So when I read about the first crops of genetically modified potatoes
planned for planting after October when New Zealand's GM moratorium
is lifted, I was at first dismissive. But by the end of the article,
ably reported for the Herald by Simon Collins, I was almost convinced.
First, there's the pesticide argument. Genetically modified crops,
in this case Bt (bacillus thuringiensis) infected potatoes will be
resistant to alien invaders, allowing farmers to cut back on pesticide.
In fact, biological controls will increasingly replace chemicals to
control all manner of pests and diseases.
That argument worked for me. After all, with around 3300 tonnes of
pesticides finding their way into our ecosystem annually, anything
that reduces them has to be a plus.
Then there's the productivity angle. GM crops will produce more for
less effort. Or as Lincoln University's Dr Colin Eady, from Crop and
Food Research, puts it, genetic modification allows for the production
of safe, sustainable and efficient food supplies.

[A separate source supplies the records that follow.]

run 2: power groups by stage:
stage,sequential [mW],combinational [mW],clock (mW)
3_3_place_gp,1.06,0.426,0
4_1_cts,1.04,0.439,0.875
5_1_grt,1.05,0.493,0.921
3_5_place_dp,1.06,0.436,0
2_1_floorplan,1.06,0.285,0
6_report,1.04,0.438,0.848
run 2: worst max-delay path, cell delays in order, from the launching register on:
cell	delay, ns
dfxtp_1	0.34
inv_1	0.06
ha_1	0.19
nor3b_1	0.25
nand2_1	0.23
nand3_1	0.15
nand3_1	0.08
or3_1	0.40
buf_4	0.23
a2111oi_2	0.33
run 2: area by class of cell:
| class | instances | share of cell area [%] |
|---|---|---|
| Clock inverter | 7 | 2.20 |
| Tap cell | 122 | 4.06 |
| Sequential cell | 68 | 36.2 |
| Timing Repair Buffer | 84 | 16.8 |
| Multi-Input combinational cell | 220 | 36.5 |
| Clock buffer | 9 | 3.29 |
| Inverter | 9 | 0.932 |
--- src/rtl/cpu_pkg.sv ---
// cpu_pkg: shared widths, PC command codes and fetch state encodings
package cpu_pkg;
    localparam int ADDR_W = 16;
    localparam int DATA_W = 16;
    localparam logic [1:0] PC_HOLD   = 2'b00;
    localparam logic [1:0] PC_INC    = 2'b01;
    localparam logic [1:0] PC_JUMP   = 2'b10;
    localparam logic [1:0] PC_BRANCH = 2'b11;
    typedef enum logic [1:0] {ST_IDLE, ST_WAIT, ST_FAULT} fetch_state_t;
endpackage

--- src/rtl/pc_next_calc.sv ---
// pc_next_calc: combinational next-PC selection and JAL link value
import cpu_pkg::*;
module pc_next_calc #(
    parameter int ADDR_W = cpu_pkg::ADDR_W
) (
    input  logic [ADDR_W-1:0] pc,
    input  logic [1:0]        pcEn,
    input  logic [ADDR_W-1:0] jump_target,
    input  logic [7:0]        branch_disp,
    output logic [ADDR_W-1:0] next_pc,
    output logic [ADDR_W-1:0] link_pc
);
    logic [ADDR_W-1:0] disp_ext;
    always_comb begin
        disp_ext = {{(ADDR_W-8){branch_disp[7]}}, branch_disp};
        link_pc  = pc + 1'b1;
        next_pc  = pcEn == PC_INC    ? link_pc :
                   pcEn == PC_JUMP   ? jump_target :
                   pcEn == PC_BRANCH ? pc + disp_ext : pc;
    end
endmodule
<file path="src/rtl/mcfsm_pkg.sv">
// Shared encodings for the multi-cycle control FSM: state codes, opcodes,
// ALU operation codes and ALU source-B selector codes.
package mcfsm_pkg;

   typedef enum logic [3:0] {
      S_IDLE     = 4'd0,
      S_FETCH    = 4'd1,
      S_DECODE   = 4'd2,
      S_EXEC_R   = 4'd3,
      S_EXEC_I   = 4'd4,
      S_ALU_WB   = 4'd5,
      S_IMM_WB   = 4'd6,
      S_MEM_ADDR = 4'd7,
      S_MEM_RD   = 4'd8,
      S_MEM_WB   = 4'd9,
      S_MEM_WR   = 4'd10,
      S_BRANCH   = 4'd11,
      S_JUMP     = 4'd12,
      S_TRAP     = 4'd13
   } state_t;

   localparam logic [5:0] OP_RTYPE = 6'b000000;
   localparam logic [5:0] OP_ADDI  = 6'b000001;
   localparam logic [5:0] OP_LW    = 6'b000100;
   localparam logic [5:0] OP_SW    = 6'b000101;
   localparam logic [5:0] OP_BEQ   = 6'b000110;
   localparam logic [5:0] OP_J     = 6'b000111;

   localparam logic [2:0] ALU_ADD   = 3'b000;
   localparam logic [2:0] ALU_SUB   = 3'b001;
   localparam logic [2:0] ALU_FUNCT = 3'b010;

   localparam logic [1:0] SRCB_REGB   = 2'b00;
   localparam logic [1:0] SRCB_FOUR   = 2'b01;
   localparam logic [1:0] SRCB_IMM    = 2'b10;
   localparam logic [1:0] SRCB_IMM_SH = 2'b11;

endpackage

</file>
<file path="src/rtl/multicycle_control_fsm.sv">
// Multi-cycle instruction sequencer: steps each instruction through fetch/decode/execute/
// memory/write-back, drives datapath strobes per state and traps on timeout or bad opcode.
module multicycle_control_fsm
   import mcfsm_pkg::*;
#(
   parameter int OPW         = 6,
   parameter int ALUOPW      = 3,
   parameter int MEM_TIMEOUT = 15
) (
   input  logic              clk,
   input  logic              rst,
   input  logic              run,
   input  logic [OPW-1:0]    opcode,
   input  logic              mem_ready,
   output logic              mem_req,
   output logic              mem_we,
   output logic              iord,
   output logic              ir_write,
   output logic              pc_write,
   output logic              branch,
   output logic              jump,
   output logic              alu_src_a,
   output logic [1:0]        alu_src_b,
   output logic [ALUOPW-1:0] alu_op,
   output logic              reg_dst,
   output logic              mem_to_reg,
   output logic              reg_write,
   output logic              instr_done,
   output logic              illegal_op,
   output logic              bus_err,
   output logic              halted,
   output logic [3:0]        state_o
);

   localparam int CNTW = $clog2(MEM_TIMEOUT + 1);

   state_t          state_r;
   state_t          next_state_s;
   logic [CNTW-1:0] wait_cnt_r;
   logic            mem_wait_s;
   logic            timeout_s;
   state_t          after_done_s;

   // The counter holds the low-ready cycles already spent, so the limit is hit on the
   // MEM_TIMEOUT-th consecutive low cycle.
   always_comb begin
      mem_wait_s   = (state_r == S_FETCH) || (state_r == S_MEM_RD) || (state_r == S_MEM_WR);
      timeout_s    = mem_wait_s && !mem_ready && (wait_cnt_r == CNTW'(MEM_TIMEOUT - 1));
      after_done_s = run ? S_FETCH : S_IDLE;
   end

   // State register
   always_ff @(posedge clk) begin
      if (rst) begin
         state_r <= S_IDLE;
      end else begin
         state_r <= next_state_s;
      end
   end

   // Wait-state counter: cleared on any state change, on ready, or outside memory states
   always_ff @(posedge clk) begin
      if (rst) begin
         wait_cnt_r <= '0;
      end else if ((next_state_s != state_r) || mem_ready || !mem_wait_s) begin
         wait_cnt_r <= '0;
      end else begin
         wait_cnt_r <= wait_cnt_r + CNTW'(1);
      end
   end

   // Next-state and per-state datapath strobes
   always_comb begin
      next_state_s = state_r;
      mem_req      = 1'b0;
      mem_we       = 1'b0;
      iord         = 1'b0;
      ir_write     = 1'b0;
      pc_write     = 1'b0;
      branch       = 1'b0;
      jump         = 1'b0;
      alu_src_a    = 1'b0;
      alu_src_b    = SRCB_REGB;
      alu_op       = ALUOPW'(ALU_ADD);
      reg_dst      = 1'b0;
      mem_to_reg   = 1'b0;
      reg_write    = 1'b0;
      instr_done   = 1'b0;
      illegal_op   = 1'b0;
      bus_err      = 1'b0;
      halted       = 1'b0;
      case (state_r)
         S_IDLE: begin
            next_state_s = run ? S_FETCH : S_IDLE;
         end
         S_FETCH: begin
            mem_req   = 1'b1;
            alu_src_b = SRCB_FOUR;
            if (mem_ready) begin
               ir_write     = 1'b1;
               pc_write     = 1'b1;
               next_state_s = S_DECODE;
            end else if (timeout_s) begin
               bus_err      = 1'b1;
               next_state_s = S_TRAP;
            end else begin
               next_state_s = S_FETCH;
            end
         end
         S_DECODE: begin
            alu_src_b = SRCB_IMM_SH;
            case (opcode)
               OP_RTYPE: next_state_s = S_EXEC_R;
               OP_ADDI:  next_state_s = S_EXEC_I;
               OP_LW:    next_state_s = S_MEM_ADDR;
               OP_SW:    next_state_s = S_MEM_ADDR;
               OP_BEQ:   next_state_s = S_BRANCH;
               OP_J:     next_state_s = S_JUMP;
               default: begin
                  illegal_op   = 1'b1;
                  next_state_s = S_TRAP;
               end
            endcase
         end
         S_EXEC_R: begin
            alu_src_a    = 1'b1;
            alu_op       = ALUOPW'(ALU_FUNCT);
            next_state_s = S_ALU_WB;
         end
         S_EXEC_I: begin
            alu_src_a    = 1'b1;
            alu_src_b    = SRCB_IMM;
            next_state_s = S_IMM_WB;
         end
         S_ALU_WB: begin
            reg_dst      = 1'b1;
            reg_write    = 1'b1;
            instr_done   = 1'b1;
            next_state_s = after_done_s;
         end
         S_IMM_WB: begin
            reg_write    = 1'b1;
            instr_done   = 1'b1;
            next_state_s = after_done_s;
         end
         S_MEM_ADDR: begin
            alu_src_a    = 1'b1;
            alu_src_b    = SRCB_IMM;
            next_state_s = (opcode == OP_LW) ? S_MEM_RD : S_MEM_WR;
         end
         S_MEM_RD: begin
            mem_req = 1'b1;
            iord    = 1'b1;
            if (mem_ready) begin
               next_state_s = S_MEM_WB;
            end else if (timeout_s) begin
               bus_err      = 1'b1;
               next_state_s = S_TRAP;
            end else begin
               next_state_s = S_MEM_RD;
            end
         end
         S_MEM_WB: begin
            mem_to_reg   = 1'b1;
            reg_write    = 1'b1;
            instr_done   = 1'b1;
            next_state_s = after_done_s;
         end
         S_MEM_WR: begin
            mem_req = 1'b1;
            mem_we  = 1'b1;
            iord    = 1'b1;
            if (mem_ready) begin
               instr_done   = 1'b1;
               next_state_s = after_done_s;
            end else if (timeout_s) begin
               bus_err      = 1'b1;
               next_state_s = S_TRAP;
            end else begin
               next_state_s = S_MEM_WR;
            end
         end
         S_BRANCH: begin
            alu_src_a    = 1'b1;
            alu_op       = ALUOPW'(ALU_SUB);
            branch       = 1'b1;
            instr_done   = 1'b1;
            next_state_s = after_done_s;
         end
         S_JUMP: begin
            jump         = 1'b1;
            pc_write     = 1'b1;
            instr_done   = 1'b1;
            next_state_s = after_done_s;
         end
         S_TRAP: begin
            halted       = 1'b1;
            next_state_s = S_TRAP;
         end
         default: begin
            next_state_s = S_IDLE;
         end
      endcase
   end

   assign state_o = state_r;

endmodule

</file>
File: config.mk
export PLATFORM = sky130hd
export DESIGN_NAME = pixel_readout_buffer
export DESIGN_NICKNAME = d
export VERILOG_FILES = /design/src/rtl/pixel_readout_buffer.sv
export SDC_FILE = /design/constraint.sdc
export NUM_CORES = 1
export LEC_CHECK = 0
export ABC_AREA = 0
export CAP_MARGIN = 20
export CORE_MARGIN = 2
export CORE_UTILIZATION = 55
export CTS_BUF_LIST = sky130_fd_sc_hd__clkbuf_4 sky130_fd_sc_hd__clkbuf_8 sky130_fd_sc_hd__clkbuf_16
export CTS_CLUSTER_SIZE = 8
export DETAILED_ROUTE_END_ITERATION = 10
export GPL_TIMING_DRIVEN = 1
export PLACE_DENSITY_LB_ADDON = 0.25
export REMOVE_ABC_BUFFERS = 1
export SLEW_MARGIN = 20
export SYNTH_ARGS = -nofsm -noshare
export SYNTH_HDL_FRONTEND = slang
export SYNTH_SLANG_ARGS = --single-unit
File: constraint.sdc
create_clock -name clk -period 10.7 [get_ports clk]
set_input_delay 2.14 -clock clk [delete_from_list [all_inputs] [get_ports clk]]
set_output_delay 2.14 -clock clk [all_outputs]
set_load 0.005 [all_outputs]
File: src/rtl/pixel_readout_buffer.sv
// Captures sensor readout samples, tags row and end-of-window, queues them for a valid/ready consumer. Optional parity: PIXEL_READOUT_PARITY_EN.
// Latency: a sample is held in staging until the next capture or the read fall, then it is visible at the head 1 cycle after commit.
// Backpressure: m_ready low lets the FIFO fill; a commit into a full FIFO with no pop is dropped, which sets the sticky overflow flag and counts the drop.
module pixel_readout_buffer #(
  parameter int DATA_W = 8,
  parameter int ROW_W  = 1,
  parameter int DEPTH  = 16,
  parameter int CNT_W  = 16
) (
  input  logic                     clk,
  input  logic                     reset,
  input  logic                     read,
  input  logic [ROW_W-1:0]         row_pointer,
  input  logic [DATA_W-1:0]        out_data,
  output logic                     m_valid,
  input  logic                     m_ready,
  output logic [DATA_W-1:0]        m_data,
  output logic [ROW_W-1:0]         m_row,
  output logic                     m_last,
  output logic [$clog2(DEPTH):0]   level,
  output logic                     overflow,
  input  logic                     clear_overflow,
  output logic [CNT_W-1:0]         frame_count,
  output logic [CNT_W-1:0]         drop_count
`ifdef PIXEL_READOUT_PARITY_EN
  ,
  output logic                     m_parity,
  output logic                     parity_err_inject
`endif
);

  localparam int AW = $clog2(DEPTH);

  typedef struct packed {
`ifdef PIXEL_READOUT_PARITY_EN
    logic              par;
`endif
    logic              last;
    logic [ROW_W-1:0]  row;
    logic [DATA_W-1:0] data;
  } entry_t;

  typedef enum logic {IDLE, WINDOW} state_t;

  state_t            state_q, state_d;
  logic              read_d;
  logic [ROW_W-1:0]  row_d;
  logic              skip_win;
  logic [ROW_W-1:0]  stage_row;
  logic [DATA_W-1:0] stage_data;
  logic              stage_valid;
  logic              cap, fall;
  logic              commit_vld, commit_last, frame_done;
  entry_t            commit_dat, head_q;
  entry_t            mem [DEPTH];
  logic [AW-1:0]     wr_ptr, rd_ptr, rd_ptr_nxt;
  logic [AW:0]       count, count_after_pop, count_nxt;
  logic              pop, full, wr_ok, drop;

  // A window already open when reset releases is skipped until read drops.
  assign stage_valid = (state_q == WINDOW);
  assign cap  = read & ~skip_win & (~read_d | (row_pointer != row_d));
  assign fall = ~read & read_d;

  // Edge detection copies of the sensor inputs.
  always_ff @(posedge clk) begin
    if (reset) begin
      read_d   <= 1'b1;
      row_d    <= '0;
      skip_win <= 1'b1;
    end else begin
      read_d <= read;
      row_d  <= row_pointer;
      if (!read) skip_win <= 1'b0;
    end
  end

  // Frame tracker state and staging register.
  always_ff @(posedge clk) begin
    if (reset) begin
      state_q    <= IDLE;
      stage_row  <= '0;
      stage_data <= '0;
    end else begin
      state_q <= state_d;
      if (cap) begin
        stage_row  <= row_pointer;
        stage_data <= out_data;
      end
    end
  end

  // Next state and commit decision: a new capture pushes the old stage out, the read fall closes the window.
  always_comb begin
    state_d     = state_q;
    commit_vld  = 1'b0;
    commit_last = 1'b0;
    frame_done  = 1'b0;
    case (state_q)
      IDLE: begin
        if (cap) state_d = WINDOW;
      end
      WINDOW: begin
        if (cap) begin
          commit_vld = 1'b1;
        end else if (fall) begin
          commit_vld  = 1'b1;
          commit_last = 1'b1;
          frame_done  = 1'b1;
          state_d     = IDLE;
        end
      end
      default: state_d = IDLE;
    endcase
  end

  // Entry written to the FIFO on commit.
  always_comb begin
    commit_dat      = '0;
    commit_dat.data = stage_data;
    commit_dat.row  = stage_row;
    commit_dat.last = commit_last;
`ifdef PIXEL_READOUT_PARITY_EN
    commit_dat.par  = ^{stage_row, stage_data};
`endif
  end

  assign m_valid         = (count != '0);
  assign pop             = m_valid & m_ready;
  assign full            = (count == (AW+1)'(DEPTH));
  assign wr_ok           = commit_vld & (~full | pop);
  assign drop            = commit_vld & full & ~pop;
  assign rd_ptr_nxt      = rd_ptr + AW'(pop);
  assign count_after_pop = count - (AW+1)'(pop);
  assign count_nxt       = count_after_pop + (AW+1)'(wr_ok);

  // Storage array; contents need no reset since occupancy gates visibility.
  always_ff @(posedge clk) begin
    if (wr_ok) mem[wr_ptr] <= commit_dat;
  end

  // Pointers, occupancy and registered head; the head holds its value when the FIFO drains.
  always_ff @(posedge clk) begin
    if (reset) begin
      wr_ptr <= '0;
      rd_ptr <= '0;
      count  <= '0;
      head_q <= '0;
    end else begin
      if (wr_ok) wr_ptr <= wr_ptr + AW'(1);
      rd_ptr <= rd_ptr_nxt;
      count  <= count_nxt;
      if (count_nxt != '0)
        head_q <= (count_after_pop == '0) ? commit_dat : mem[rd_ptr_nxt];
    end
  end

  // Frame and drop counters; a new drop beats a simultaneous clear.
  always_ff @(posedge clk) begin
    if (reset) begin
      frame_count <= '0;
      drop_count  <= '0;
      overflow    <= 1'b0;
    end else begin
      if (frame_done) frame_count <= frame_count + CNT_W'(1);
      if (drop) begin
        overflow <= 1'b1;
        if (clear_overflow)   drop_count <= CNT_W'(1);
        else if (!(&drop_count)) drop_count <= drop_count + CNT_W'(1);
      end else if (clear_overflow) begin
        overflow   <= 1'b0;
        drop_count <= '0;
      end
    end
  end

  assign m_data = head_q.data;
  assign m_row  = head_q.row;
  assign m_last = head_q.last;
  assign level  = count;
`ifdef PIXEL_READOUT_PARITY_EN
  assign m_parity          = head_q.par;
  assign parity_err_inject = 1'b0;
`endif

endmodule
==> run_results.csv <==
group,metric,value,unit
run_status,status,"finished, final reports clean",
finish,drive_gt1_frac,0.2022,
clock_tree,htreeDepth,2,
logic_synthesis,ys_seq_elements,229,
worst_setup_path,path_max_fanout,14,
sta,setup_tns,0,ns
placement,dp_hpwl,11.92,mm
worst_setup_path,reg2reg_to,"m_data[3]",
sta,tightest_slew,1.105,ns
logic_synthesis,ys_seq_area_frac,0.6606,
clock_tree,clock_sinks,229,
floorplan,start_util,0.5627,
floorplan,io-pin-count,63,
finish,nets,723,
clock_tree,hold_buffers,0,
sta,slew_viol_final,0,
routing,viasPerCell,5.795,
worst_setup_path,r2r_cells,11,
floorplan,dieArea,18080,µm²
routing,dr.pass1.iters,5,
routing,wirelength,19.53,mm
logic_synthesis,yosys.cell_count.top_type,"edfxtp_1",
logic_synthesis,synth_area_per_cell,14.98,µm²
clock_tree,cts-root-buf,"clkbuf_16",
placement,place_congestion,0.7895,
worst_setup_path,cp-startpoint,"row_pointer",
sta,clock.fmax,185.0,MHz
worst_setup_path,rrSetupSlack,6.44,ns
grt,antenna_found_initial,0,
sta,finalHoldViolCount,0,
routing,postRouteAntennaNets,0,
logic_synthesis,synth_ff_type,"edfxtp_1",
worst_setup_path,cp_data_arrival_time,5.83,ns
routing,drc,0,
clock_tree,cts_tree,"yes",
logic_synthesis,yosysTopAreaCell,"edfxtp_1",
worst_setup_path,startpoint_type,"primary input",
routing,avgRoutedWirePerCell,20.74,µm
grt,grt_max_degree,48,
grt,grt_pass1_vias,5645,
worst_setup_path,critical_path_class,"primary input to register",
sta,hold_ws,0.4397,ns
clock_tree,cts_setup_buffers,0,
finish,area_delta_synth_final,21.12,%
logic_synthesis,synth_top_area_share,0.5131,
floorplan,rows,47,
worst_setup_path,cpMostUsedCell,"ha_1",
pwr,power.leakage,3.772,nW
finish,antennaDiodeCount,0,
pwr,peakVddDrop,0.2119,mV
routing,initialDrtViolationCount,328,
sta,setup_viol,0,
grt,grt_pass1_wl,30.35,mm
clock_tree,cts_inserted_buffers,34,
logic_synthesis,async_flop_share,0,
worst_setup_path,cp_data_required_time,11.12,ns
clock_tree,clkSlewWorstSetupHoldPaths,0.05,ns
clock_tree,worstSkewPairLatency,0.49,ns
clock_tree,cts_buffer_depth,3,
logic_synthesis,synth_common_cells,"edfxtp_1, dfxtp_1, nor2_1",
sta,fin_crit,5.405,ns
hold_path,min_path_type,"register to register",
worst_setup_path,critPathCaptureType,"register",
worst_setup_path,timing.rr.start,"level[1]",
clock_tree,cts_resized,0,
logic_synthesis,netlist_area,9364,µm²
finish,fillers,1109,
worst_setup_path,worstPathCellList,"clkdlybuf4s50_1 > xnor2_1 > a21oi_2 > o221a_2 > ha_1 > ha_1 > nand2_1 > o21ai_0 > xor2_1 > and3b_1 > a22o_1",
routing,num_vias,5459,
finish,final-seq-area,6186,µm²
finish,multi_input_area,3090,µm²
worst_setup_path,slowest_stage,"a21oi_2",
grt,track_usage,0.2213,
logic_synthesis,ys_warn_count,0,
flow_run,drv_cap,0,
logic_synthesis,synth_edf_count,160,
floorplan,fp.dieW,134.5,µm
logic_synthesis,ys_types,50,
floorplan,die_h,134.5,µm
sta,slew_headroom,0.2609,
worst_setup_path,cpPeakStageDelay,0.79,ns
sta,period_share,0.5052,
sta,clock-skew-final,0.01059,ns
floorplan,coreArea,16640,µm²
logic_synthesis,syn_inst,625,
pwr,p_per_area,239.9,nW/µm²
worst_setup_path,crit_path_end,"m_data[2]",
placement,portBuffers,62,
grt,grt_overflow,0,
sta,rsz0062_at_grt,"false",
logic_synthesis,synth_area_leaders,"edfxtp_1, dfxtp_1, mux4_2",
state kept, by name, indices dropped and copies added (netlist names):
name	flops
mem	160
drop_count	16
frame_count	16
m_data	8
stage_data	8
level	5
rd_ptr	4
wr_ptr	4
m_last	1
m_row	1
overflow	1
read_d	1
row_d	1
skip_win	1
stage_row	1
stage_valid	1
metrics by stage:
stage	instance area [µm²]	util	power [W]	setup WS, ns	std cells
after floorplan	9228	-	0.001486	5.037	595
after global placement	10190	0.6121	0.001654	5.014	880
after detailed placement	10190	0.6125	0.001679	4.886	880
after CTS	11300	0.6788	0.002734	5.375	941
after global routing	11340	0.6815	0.002833	5.029	942
final	11340	0.6815	0.002721	5.295	942
worst min-delay path by stage:
stage / startpoint / to / cells past startpoint
floorplan: skip_win / skip_win / 1
global placement: skip_win / skip_win / 1
detailed placement: skip_win / skip_win / 1
CTS: skip_win / skip_win / 1
global route: skip_win / skip_win / 1
finish: skip_win / skip_win / 1
critical path, delay by kind of cell:
family	cells	cell delay (ns)
AND/OR/NAND/NOR	2	0.63
buffers and inverters	1	0.46
XOR/XNOR	2	0.44
adder cells (fa/ha/maj)	2	0.40
AO/OA/AOI/OAI	4	1.73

Eady, who seems typical of New Zealand scientists, says his motivation
comes from a desire to reduce the harm done to the environment.
He believes his vision is complementary with a green viewpoint and
he quickly has me seeing the virtue of a world in which biotechnology,
and not poisons, is used to specifically deal with pests and disease
- a world that can provide plentiful nutritious and varied food with
reduced impact on natural environments and free of poisons like 1080,
varroa mites and painted apple moths; a world without possums; and,
most especially, a world able to deal with the problems of famine.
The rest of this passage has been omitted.